WHAT THE TASK REQUIRES:
When a line below contains the word "usage", copy that line.

(Stored entries)

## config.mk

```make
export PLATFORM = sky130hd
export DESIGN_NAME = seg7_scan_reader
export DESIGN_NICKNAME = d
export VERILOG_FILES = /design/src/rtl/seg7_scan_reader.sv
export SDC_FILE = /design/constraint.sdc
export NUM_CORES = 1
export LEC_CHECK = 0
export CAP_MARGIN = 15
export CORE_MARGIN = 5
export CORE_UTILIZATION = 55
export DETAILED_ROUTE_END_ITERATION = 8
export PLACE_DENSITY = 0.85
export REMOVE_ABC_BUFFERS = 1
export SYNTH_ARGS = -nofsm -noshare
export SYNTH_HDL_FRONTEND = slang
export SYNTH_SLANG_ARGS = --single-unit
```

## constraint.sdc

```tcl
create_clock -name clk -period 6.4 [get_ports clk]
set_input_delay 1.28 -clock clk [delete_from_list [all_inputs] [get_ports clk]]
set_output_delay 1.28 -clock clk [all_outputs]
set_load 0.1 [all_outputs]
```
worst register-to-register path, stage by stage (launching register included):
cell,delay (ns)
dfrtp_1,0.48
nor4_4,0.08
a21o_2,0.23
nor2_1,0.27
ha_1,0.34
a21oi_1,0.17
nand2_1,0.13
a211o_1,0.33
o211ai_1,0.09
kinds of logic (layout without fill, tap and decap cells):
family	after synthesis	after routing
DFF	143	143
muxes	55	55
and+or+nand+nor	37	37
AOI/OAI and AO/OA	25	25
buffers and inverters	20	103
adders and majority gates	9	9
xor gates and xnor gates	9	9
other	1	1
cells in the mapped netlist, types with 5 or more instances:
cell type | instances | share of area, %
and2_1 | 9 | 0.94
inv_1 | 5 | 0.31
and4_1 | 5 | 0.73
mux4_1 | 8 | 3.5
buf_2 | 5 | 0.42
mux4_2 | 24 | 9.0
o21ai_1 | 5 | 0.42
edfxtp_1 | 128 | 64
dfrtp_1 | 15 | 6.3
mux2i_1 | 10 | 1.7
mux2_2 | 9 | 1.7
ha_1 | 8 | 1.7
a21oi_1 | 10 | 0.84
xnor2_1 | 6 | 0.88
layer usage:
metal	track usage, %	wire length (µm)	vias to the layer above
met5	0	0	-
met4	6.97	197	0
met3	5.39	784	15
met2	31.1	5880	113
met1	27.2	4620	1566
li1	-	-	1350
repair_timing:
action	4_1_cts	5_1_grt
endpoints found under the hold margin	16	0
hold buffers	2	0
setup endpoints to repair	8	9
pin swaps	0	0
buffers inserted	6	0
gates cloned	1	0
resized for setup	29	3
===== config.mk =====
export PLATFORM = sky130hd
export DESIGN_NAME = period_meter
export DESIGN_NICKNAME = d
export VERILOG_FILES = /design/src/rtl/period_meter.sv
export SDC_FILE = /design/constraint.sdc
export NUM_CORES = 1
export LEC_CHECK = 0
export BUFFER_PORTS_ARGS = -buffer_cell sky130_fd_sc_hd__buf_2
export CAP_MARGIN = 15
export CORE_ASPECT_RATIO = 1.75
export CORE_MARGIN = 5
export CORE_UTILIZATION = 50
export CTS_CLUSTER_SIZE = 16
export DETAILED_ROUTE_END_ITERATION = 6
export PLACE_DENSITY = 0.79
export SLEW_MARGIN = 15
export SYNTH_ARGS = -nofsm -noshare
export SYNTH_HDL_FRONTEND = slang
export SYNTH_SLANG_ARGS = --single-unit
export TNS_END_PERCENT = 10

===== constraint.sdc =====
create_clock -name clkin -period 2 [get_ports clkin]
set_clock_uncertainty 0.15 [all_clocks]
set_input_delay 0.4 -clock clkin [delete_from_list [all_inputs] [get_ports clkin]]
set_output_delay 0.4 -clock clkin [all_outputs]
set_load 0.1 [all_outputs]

SOLUTION TO THE PROBLEM:
layer usage:
metal	track usage, %	wire length (µm)	vias to the layer above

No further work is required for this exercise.